У Петра Федоровича были способности к точным наукам. Он любил музыку. Был остроумен. Его реакции были необычны, отличались от общепринятых, и сейчас с ним занимался бы психолог, психиатр назначил бы ему таблетки. Специалист разобрался бы и с его чувством незащищенности: парадомания и абсурдная любовь к военному делу, скорее всего, были связаны с этим. Его пылкая любовь к родной Голштинии, крохотной и ничтожной, по сравнению с Российской империей, готовность начать войну с Данией, чтобы вернуть кусочек отцовского наследства, возможно, имели корни в том, что мать Петра Федоровича умерла, когда ему не исполнилось и года, а отец — когда ему не было одиннадцати лет. Он был добр и доверчив и, на свою беду став императором, упразднил Тайную канцелярию — политическую полицию.
Доверял Петр Федорович и своей жене, позже она не без удивления об этом вспоминала. Обошлось ему это очень дорого.
После переворота он целовал руки посланцам жены — просил не разлучать его с Елизаветой Воронцовой. Об этом же умоляла и она. Они любили друг друга, но общим — кроме уродства — у них было и другое. Женщина была очень неглупа. Его тоже никто не называл дураком, современники говорили, что он «не глуп, а безумен». Но императором не процарствовавший и семи месяцев Петр Федорович оказался работоспособным и дельным.
Для психоаналитиков тут было бы раздолье. Можно написать целые тома о том, как нашли друг друга двое отверженных — причем мужчина был наследником престола, а девушка принадлежала к высшей аристократии, была дочкой генерал-аншефа (то есть генерала армии), сенатора и камергера. Это история о боязни своего окружения, о недоверии к миру. О том, что человек мог поверить только той, кто, как и он, выпадала из нормы. О поиске своего подобия, а вместе с этим — и понимания. Два непохожих на всех остальных существа полюбили друг друга, и это стало еще одним обстоятельством, способствовавшим падению Петра III.
Со смерти Петра I и до убийства его внука Петра Федоровича прошло тридцать семь лет.
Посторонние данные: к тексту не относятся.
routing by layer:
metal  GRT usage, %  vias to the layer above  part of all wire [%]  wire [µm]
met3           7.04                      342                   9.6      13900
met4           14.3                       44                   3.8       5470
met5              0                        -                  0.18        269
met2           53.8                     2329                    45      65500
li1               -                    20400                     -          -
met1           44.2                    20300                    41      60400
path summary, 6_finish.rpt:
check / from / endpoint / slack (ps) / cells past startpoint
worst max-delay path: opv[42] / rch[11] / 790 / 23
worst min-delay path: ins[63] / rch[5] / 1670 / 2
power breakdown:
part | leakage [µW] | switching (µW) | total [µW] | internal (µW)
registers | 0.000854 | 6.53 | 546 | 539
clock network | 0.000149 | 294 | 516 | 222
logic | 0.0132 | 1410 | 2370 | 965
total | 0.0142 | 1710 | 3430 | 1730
За это время власть в России семь раз менялась после применения силы или угроз того, что в дело пойдет оружие. Силовая смена монарха стала традицией, от которой империя избавилась только в первой трети XIX века. На этом фоне странный, доверчивый, нелепый и, как казалось окружающим, не вполне нормальный царь, в отрочестве крещенный в православии, но не расстающийся с лютеранским молитвенником, был обречен. Тем более что Петр III и не защищался. Поначалу он не верил в происходящее, затем суетился, не зная, на что решиться, а позже плакал.
Бог весть, убили ли его под горячую руку, или он умер «от геморроидальных колик», но не оплакивал его никто, кроме Елизаветы Воронцовой. А о том, не забыла ли она своего странного любовника позже, во время долгого, продолжавшегося двадцать семь лет супружества, мы не узнаем никогда. Скорее всего, свергнутый император стал тенью, далеким, смутным воспоминанием. Она была счастлива в своем браке. Петр III собирался развестись и жениться на своей подруге, но императрица демонстративно благоволила к госпоже Полянской, и у нее не было причин жаловаться на жизнь.
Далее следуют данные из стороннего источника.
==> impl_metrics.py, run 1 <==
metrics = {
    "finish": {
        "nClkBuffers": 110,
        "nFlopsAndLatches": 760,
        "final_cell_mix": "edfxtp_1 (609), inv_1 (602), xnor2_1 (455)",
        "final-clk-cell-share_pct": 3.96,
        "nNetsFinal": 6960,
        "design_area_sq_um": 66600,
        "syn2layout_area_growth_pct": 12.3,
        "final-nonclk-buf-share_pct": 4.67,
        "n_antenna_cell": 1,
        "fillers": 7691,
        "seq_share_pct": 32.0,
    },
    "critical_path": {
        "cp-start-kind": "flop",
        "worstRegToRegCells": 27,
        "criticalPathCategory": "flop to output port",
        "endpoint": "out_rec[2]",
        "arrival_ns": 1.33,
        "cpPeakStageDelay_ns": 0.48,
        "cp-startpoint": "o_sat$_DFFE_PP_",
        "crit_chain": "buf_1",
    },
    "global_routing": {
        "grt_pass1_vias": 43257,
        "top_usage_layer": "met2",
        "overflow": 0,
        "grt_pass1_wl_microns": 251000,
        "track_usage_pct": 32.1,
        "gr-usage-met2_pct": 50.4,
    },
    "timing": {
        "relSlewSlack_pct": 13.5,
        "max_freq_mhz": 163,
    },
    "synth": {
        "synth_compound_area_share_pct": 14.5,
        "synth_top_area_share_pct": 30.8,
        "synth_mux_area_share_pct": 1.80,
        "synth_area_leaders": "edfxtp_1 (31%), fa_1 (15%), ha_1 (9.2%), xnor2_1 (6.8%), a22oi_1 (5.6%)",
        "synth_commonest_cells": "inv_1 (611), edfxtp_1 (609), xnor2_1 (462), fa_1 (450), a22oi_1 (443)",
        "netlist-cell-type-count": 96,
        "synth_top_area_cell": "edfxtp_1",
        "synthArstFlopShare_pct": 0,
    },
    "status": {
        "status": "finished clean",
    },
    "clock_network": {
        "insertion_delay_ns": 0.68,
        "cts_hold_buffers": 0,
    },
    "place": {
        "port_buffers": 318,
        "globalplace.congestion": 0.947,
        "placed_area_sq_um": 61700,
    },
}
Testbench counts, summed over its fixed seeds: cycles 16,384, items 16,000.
Все это могло бы стать сюжетом романа — однако в XIX веке, в России, его не пропустила бы цензура, а в мире о нем мало кто знал. Сейчас о Петре и Елизавете забыли. Но истории о людях с ментальными особенностями любит сегодняшний Голливуд.
Рано или поздно он доберется и до наших героев, и мы, скорее всего, об этом пожалеем.